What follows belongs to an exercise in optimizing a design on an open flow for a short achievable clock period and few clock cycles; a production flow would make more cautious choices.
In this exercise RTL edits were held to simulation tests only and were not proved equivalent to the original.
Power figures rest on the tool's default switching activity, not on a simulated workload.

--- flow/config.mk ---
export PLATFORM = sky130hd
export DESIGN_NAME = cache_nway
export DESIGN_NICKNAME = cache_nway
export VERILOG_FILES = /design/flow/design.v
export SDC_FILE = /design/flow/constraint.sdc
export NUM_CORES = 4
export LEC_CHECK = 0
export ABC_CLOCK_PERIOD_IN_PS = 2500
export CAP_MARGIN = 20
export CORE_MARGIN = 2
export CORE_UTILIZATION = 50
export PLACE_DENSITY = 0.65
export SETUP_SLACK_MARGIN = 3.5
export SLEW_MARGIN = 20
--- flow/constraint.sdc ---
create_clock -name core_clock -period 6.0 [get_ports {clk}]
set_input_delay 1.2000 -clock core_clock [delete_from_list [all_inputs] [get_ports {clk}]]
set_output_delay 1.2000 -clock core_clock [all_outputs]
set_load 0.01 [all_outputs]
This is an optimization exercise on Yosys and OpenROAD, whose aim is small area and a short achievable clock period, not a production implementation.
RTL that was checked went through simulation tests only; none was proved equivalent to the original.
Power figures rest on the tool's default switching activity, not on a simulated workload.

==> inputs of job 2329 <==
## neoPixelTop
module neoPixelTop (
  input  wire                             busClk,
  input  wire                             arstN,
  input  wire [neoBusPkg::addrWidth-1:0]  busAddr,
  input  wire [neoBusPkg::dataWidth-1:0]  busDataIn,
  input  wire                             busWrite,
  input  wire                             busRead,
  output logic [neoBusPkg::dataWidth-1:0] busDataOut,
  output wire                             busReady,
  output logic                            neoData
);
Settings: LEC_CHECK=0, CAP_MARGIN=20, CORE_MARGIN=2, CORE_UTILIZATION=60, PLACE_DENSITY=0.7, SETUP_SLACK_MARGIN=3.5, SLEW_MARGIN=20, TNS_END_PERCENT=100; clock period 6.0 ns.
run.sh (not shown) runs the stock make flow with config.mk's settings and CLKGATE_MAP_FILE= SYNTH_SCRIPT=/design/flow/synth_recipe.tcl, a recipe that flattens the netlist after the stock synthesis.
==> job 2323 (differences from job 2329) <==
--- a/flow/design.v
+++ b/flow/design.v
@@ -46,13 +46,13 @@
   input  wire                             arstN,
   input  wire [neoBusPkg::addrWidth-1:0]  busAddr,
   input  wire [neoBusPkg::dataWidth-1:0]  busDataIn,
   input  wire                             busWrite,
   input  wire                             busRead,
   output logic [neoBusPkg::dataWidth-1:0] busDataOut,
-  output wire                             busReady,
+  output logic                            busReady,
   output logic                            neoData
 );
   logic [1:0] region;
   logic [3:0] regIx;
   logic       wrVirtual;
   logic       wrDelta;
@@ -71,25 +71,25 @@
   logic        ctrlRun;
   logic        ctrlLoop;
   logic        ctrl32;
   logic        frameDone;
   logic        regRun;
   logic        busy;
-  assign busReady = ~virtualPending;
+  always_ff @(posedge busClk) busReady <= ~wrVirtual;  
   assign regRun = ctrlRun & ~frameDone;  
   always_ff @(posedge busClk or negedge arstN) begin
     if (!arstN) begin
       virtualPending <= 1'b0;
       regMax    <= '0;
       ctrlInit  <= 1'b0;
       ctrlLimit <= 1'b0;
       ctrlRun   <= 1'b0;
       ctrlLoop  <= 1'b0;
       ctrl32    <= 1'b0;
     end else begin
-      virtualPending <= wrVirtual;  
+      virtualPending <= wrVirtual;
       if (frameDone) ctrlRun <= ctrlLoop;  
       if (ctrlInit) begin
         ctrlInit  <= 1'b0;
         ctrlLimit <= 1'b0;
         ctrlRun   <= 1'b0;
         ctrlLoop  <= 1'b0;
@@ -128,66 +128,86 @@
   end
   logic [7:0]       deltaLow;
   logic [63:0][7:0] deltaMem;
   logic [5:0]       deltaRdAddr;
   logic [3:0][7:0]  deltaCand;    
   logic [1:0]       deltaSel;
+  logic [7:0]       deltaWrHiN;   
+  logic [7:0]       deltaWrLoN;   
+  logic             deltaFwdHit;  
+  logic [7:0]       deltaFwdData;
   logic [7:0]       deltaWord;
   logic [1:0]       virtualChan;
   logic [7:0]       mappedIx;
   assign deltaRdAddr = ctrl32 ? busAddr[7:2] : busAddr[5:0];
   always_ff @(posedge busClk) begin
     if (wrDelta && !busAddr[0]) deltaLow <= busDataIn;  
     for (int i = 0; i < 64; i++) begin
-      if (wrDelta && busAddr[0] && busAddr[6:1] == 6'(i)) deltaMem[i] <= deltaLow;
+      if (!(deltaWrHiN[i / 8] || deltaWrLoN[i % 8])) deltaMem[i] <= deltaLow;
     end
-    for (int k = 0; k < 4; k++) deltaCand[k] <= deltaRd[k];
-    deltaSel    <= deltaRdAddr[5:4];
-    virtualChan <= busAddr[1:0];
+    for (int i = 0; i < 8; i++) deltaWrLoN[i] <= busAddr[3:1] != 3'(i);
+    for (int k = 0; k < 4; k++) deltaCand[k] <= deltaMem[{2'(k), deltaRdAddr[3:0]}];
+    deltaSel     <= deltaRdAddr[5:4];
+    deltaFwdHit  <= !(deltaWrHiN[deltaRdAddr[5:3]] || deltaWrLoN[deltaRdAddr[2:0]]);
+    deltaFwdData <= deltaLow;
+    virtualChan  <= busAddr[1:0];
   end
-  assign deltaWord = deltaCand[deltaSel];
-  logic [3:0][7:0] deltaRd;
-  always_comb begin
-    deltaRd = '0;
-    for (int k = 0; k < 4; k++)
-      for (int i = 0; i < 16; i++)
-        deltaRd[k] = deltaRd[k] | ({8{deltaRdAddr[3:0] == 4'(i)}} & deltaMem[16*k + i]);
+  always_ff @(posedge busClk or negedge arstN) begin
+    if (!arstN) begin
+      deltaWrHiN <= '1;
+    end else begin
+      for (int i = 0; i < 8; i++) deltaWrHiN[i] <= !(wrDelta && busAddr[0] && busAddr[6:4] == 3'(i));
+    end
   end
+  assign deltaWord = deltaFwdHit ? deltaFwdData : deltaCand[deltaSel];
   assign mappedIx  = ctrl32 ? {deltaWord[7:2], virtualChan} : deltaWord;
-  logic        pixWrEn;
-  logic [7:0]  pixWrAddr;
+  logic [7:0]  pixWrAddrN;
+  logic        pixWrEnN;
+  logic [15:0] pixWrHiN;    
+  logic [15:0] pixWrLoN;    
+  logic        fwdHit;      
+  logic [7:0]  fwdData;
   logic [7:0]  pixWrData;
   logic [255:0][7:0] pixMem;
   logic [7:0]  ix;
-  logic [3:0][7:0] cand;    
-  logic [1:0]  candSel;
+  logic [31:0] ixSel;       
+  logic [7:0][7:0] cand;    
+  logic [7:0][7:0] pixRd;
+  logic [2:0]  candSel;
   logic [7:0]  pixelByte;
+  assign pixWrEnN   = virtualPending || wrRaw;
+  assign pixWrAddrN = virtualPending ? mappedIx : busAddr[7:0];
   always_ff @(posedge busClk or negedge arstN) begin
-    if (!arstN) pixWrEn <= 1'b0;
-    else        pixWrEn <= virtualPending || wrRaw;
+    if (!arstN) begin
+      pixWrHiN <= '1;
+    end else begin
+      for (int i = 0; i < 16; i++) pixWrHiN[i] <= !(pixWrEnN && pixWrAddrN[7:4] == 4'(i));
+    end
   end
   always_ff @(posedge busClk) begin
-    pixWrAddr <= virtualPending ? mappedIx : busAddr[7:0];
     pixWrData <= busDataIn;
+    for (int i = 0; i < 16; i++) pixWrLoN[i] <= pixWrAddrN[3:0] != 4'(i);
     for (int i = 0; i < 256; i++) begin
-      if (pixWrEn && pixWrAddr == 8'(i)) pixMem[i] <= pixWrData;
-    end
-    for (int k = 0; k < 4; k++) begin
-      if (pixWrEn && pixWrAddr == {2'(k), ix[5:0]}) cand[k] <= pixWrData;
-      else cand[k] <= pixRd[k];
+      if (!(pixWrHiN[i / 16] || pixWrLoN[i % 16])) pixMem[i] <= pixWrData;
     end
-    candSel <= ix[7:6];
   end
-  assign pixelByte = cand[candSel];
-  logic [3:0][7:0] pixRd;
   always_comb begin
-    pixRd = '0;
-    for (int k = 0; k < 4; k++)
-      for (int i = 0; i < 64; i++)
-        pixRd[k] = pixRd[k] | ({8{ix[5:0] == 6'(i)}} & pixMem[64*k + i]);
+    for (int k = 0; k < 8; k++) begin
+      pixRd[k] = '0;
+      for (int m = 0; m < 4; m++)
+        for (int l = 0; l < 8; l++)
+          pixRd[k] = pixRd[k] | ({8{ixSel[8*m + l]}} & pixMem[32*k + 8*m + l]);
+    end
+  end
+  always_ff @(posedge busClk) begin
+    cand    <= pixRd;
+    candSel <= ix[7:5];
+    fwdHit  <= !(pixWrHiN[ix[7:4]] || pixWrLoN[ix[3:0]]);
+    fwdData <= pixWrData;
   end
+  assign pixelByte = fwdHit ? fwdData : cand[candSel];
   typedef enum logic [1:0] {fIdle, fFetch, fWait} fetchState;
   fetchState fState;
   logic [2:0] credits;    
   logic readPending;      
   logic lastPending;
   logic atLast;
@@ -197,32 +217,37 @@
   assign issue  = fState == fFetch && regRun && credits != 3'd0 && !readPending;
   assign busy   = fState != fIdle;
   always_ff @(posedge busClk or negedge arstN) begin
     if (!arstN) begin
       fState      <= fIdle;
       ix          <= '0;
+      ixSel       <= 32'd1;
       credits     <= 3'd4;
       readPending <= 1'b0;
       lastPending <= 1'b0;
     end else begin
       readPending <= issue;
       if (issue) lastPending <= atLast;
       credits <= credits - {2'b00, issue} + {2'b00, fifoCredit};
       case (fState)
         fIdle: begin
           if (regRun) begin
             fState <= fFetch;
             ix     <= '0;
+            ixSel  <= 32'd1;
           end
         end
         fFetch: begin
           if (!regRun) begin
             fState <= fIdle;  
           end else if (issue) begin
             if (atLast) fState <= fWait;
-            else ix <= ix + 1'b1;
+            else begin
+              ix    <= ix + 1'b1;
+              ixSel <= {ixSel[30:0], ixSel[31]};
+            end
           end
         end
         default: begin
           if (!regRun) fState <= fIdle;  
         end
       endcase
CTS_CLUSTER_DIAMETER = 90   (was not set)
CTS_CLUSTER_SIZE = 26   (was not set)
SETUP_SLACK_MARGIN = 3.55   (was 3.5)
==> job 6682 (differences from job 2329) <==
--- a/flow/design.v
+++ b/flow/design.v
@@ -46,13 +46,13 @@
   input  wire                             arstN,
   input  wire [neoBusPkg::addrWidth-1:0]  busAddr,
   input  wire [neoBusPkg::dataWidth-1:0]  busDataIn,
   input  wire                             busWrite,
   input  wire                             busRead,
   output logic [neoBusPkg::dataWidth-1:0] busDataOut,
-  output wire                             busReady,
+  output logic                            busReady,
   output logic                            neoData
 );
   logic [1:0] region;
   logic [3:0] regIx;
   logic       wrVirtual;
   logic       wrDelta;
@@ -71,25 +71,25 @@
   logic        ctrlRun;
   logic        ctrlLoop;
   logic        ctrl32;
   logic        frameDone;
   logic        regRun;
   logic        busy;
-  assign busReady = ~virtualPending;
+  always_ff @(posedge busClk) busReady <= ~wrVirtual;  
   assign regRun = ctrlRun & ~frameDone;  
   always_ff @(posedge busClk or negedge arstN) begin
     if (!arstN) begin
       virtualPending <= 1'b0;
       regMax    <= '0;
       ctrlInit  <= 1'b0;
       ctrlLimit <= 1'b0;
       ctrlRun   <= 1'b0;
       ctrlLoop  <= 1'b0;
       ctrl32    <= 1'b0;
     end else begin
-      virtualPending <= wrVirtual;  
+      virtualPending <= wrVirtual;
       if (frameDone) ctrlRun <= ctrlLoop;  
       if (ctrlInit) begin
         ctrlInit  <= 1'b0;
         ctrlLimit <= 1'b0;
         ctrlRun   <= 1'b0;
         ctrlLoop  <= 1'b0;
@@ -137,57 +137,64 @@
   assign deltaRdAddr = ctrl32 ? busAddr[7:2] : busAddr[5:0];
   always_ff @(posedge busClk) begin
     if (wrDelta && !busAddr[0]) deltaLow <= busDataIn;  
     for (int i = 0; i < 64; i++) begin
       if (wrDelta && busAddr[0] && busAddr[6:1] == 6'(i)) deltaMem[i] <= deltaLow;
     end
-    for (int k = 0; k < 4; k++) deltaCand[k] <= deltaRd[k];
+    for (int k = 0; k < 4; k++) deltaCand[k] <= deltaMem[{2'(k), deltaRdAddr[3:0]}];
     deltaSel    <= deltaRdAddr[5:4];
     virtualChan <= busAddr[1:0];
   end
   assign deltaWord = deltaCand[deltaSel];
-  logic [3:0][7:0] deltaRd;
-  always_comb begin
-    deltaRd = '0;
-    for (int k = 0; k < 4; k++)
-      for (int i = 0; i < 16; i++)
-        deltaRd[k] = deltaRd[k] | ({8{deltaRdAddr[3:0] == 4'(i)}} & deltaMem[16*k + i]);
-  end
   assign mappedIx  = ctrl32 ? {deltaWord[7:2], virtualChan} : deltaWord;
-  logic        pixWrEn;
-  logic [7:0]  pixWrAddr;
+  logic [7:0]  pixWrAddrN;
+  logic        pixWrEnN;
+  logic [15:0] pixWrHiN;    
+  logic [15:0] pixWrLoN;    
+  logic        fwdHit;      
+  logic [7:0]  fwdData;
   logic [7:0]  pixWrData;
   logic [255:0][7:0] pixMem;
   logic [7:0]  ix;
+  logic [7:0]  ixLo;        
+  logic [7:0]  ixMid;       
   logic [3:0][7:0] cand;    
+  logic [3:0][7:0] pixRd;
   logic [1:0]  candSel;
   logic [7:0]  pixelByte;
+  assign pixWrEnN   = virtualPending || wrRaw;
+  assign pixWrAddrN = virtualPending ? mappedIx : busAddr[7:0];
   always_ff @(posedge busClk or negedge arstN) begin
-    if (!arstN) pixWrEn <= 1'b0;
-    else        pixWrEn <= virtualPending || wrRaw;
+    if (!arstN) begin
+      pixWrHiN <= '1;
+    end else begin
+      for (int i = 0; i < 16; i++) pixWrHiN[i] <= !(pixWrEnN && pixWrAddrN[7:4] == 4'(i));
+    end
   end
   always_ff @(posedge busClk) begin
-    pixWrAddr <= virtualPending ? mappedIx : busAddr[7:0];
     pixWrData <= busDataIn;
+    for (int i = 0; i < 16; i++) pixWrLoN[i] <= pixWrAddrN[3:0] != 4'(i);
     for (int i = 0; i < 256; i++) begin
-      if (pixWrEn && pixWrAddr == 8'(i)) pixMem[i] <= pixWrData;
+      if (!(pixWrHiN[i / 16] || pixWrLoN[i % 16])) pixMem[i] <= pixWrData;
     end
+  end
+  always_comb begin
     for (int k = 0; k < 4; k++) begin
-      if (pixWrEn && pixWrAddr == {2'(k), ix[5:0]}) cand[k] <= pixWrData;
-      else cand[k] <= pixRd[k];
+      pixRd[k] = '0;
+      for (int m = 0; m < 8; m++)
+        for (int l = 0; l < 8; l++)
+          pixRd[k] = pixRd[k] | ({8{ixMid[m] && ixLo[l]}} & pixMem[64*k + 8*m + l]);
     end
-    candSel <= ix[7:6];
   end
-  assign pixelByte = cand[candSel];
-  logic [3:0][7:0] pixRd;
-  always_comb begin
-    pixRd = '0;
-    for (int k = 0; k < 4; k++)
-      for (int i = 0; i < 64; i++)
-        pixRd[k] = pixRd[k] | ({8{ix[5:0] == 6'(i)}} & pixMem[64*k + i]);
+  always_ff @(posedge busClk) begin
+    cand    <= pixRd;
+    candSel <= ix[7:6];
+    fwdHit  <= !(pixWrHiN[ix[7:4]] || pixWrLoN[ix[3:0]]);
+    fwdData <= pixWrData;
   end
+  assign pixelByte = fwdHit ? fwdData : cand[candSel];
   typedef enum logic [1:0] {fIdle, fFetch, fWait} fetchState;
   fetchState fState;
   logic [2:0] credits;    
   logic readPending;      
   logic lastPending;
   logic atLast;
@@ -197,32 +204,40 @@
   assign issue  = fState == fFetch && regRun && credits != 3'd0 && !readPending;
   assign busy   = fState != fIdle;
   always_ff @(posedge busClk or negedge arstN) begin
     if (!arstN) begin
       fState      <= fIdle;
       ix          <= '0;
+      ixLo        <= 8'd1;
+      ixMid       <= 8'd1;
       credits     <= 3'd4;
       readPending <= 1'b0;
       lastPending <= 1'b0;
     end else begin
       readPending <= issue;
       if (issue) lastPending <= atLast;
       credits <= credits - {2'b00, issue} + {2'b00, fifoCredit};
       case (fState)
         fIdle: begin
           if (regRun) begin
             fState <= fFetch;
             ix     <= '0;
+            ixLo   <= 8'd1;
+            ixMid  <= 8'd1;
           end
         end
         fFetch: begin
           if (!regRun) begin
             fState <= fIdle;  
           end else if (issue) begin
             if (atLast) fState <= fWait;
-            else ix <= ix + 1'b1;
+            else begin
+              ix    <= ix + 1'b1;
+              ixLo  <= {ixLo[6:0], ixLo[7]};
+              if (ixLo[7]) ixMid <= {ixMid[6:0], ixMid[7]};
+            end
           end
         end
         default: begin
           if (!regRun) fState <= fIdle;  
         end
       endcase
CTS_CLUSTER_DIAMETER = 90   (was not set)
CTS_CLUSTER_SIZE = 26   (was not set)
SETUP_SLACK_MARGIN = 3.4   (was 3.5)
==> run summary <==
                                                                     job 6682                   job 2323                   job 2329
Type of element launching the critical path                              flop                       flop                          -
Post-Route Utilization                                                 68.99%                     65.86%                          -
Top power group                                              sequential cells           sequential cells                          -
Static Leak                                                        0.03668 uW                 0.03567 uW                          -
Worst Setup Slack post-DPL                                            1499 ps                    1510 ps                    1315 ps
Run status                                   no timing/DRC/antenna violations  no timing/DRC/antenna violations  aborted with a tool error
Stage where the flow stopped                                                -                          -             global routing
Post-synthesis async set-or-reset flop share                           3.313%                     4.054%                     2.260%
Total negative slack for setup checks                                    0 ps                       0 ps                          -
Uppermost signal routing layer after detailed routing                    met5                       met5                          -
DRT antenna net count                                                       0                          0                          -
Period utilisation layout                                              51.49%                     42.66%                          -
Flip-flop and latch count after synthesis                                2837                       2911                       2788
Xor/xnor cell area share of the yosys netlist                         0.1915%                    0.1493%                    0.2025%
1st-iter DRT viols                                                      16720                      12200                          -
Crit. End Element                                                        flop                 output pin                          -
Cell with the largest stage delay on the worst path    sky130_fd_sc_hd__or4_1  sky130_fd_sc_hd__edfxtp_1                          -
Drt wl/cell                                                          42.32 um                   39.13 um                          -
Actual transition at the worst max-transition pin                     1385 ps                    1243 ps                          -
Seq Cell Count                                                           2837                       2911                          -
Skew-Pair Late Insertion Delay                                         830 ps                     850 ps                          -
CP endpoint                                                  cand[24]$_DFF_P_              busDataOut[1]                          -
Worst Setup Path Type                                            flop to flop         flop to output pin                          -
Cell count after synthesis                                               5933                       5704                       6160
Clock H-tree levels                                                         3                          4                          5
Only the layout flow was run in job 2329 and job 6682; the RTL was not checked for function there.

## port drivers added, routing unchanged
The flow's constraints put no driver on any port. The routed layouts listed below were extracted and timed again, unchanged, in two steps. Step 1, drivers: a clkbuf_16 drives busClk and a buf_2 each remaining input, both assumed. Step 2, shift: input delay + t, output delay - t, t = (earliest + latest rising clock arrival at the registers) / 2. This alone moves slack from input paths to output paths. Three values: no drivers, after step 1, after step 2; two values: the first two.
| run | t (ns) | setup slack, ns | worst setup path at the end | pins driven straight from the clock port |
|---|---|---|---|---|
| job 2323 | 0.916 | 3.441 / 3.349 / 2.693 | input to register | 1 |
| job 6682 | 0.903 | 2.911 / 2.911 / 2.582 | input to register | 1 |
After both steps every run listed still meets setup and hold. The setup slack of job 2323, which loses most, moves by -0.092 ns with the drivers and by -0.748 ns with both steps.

:::::

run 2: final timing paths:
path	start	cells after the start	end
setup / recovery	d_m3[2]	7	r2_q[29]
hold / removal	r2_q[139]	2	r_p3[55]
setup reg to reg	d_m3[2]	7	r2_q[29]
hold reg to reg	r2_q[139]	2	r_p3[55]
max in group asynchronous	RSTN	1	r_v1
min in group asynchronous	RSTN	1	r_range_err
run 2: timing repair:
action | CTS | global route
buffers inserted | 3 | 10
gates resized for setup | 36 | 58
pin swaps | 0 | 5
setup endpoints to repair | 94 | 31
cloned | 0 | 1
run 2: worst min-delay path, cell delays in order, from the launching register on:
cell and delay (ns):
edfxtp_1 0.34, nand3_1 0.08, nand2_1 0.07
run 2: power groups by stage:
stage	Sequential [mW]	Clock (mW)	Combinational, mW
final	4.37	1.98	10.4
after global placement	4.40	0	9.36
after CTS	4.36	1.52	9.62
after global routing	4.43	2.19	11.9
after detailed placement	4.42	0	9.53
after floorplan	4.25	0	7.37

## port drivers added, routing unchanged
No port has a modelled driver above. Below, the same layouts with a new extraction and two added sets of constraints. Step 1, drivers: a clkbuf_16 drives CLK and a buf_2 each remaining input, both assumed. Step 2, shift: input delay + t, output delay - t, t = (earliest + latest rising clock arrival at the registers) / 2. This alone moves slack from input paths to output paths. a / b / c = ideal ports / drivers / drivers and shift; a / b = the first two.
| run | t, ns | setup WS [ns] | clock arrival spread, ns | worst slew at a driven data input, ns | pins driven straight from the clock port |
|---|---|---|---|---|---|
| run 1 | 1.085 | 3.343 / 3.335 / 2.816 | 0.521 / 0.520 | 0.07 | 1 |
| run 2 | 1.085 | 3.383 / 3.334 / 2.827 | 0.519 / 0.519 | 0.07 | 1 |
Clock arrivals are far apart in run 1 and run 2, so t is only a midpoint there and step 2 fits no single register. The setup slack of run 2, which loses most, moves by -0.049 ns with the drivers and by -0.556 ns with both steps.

:::::

_Problem details_. Give back, word for word, only the lines above from the line holding "run 2: final" to the line holding "run 2: power", both included.

_Finished exercise_.
run 2: final timing paths:
path	start	cells after the start	end
setup / recovery	d_m3[2]	7	r2_q[29]
hold / removal	r2_q[139]	2	r_p3[55]
setup reg to reg	d_m3[2]	7	r2_q[29]
hold reg to reg	r2_q[139]	2	r_p3[55]
max in group asynchronous	RSTN	1	r_v1
min in group asynchronous	RSTN	1	r_range_err
run 2: timing repair:
action | CTS | global route
buffers inserted | 3 | 10
gates resized for setup | 36 | 58
pin swaps | 0 | 5
setup endpoints to repair | 94 | 31
cloned | 0 | 1
run 2: worst min-delay path, cell delays in order, from the launching register on:
cell and delay (ns):
edfxtp_1 0.34, nand3_1 0.08, nand2_1 0.07
run 2: power groups by stage:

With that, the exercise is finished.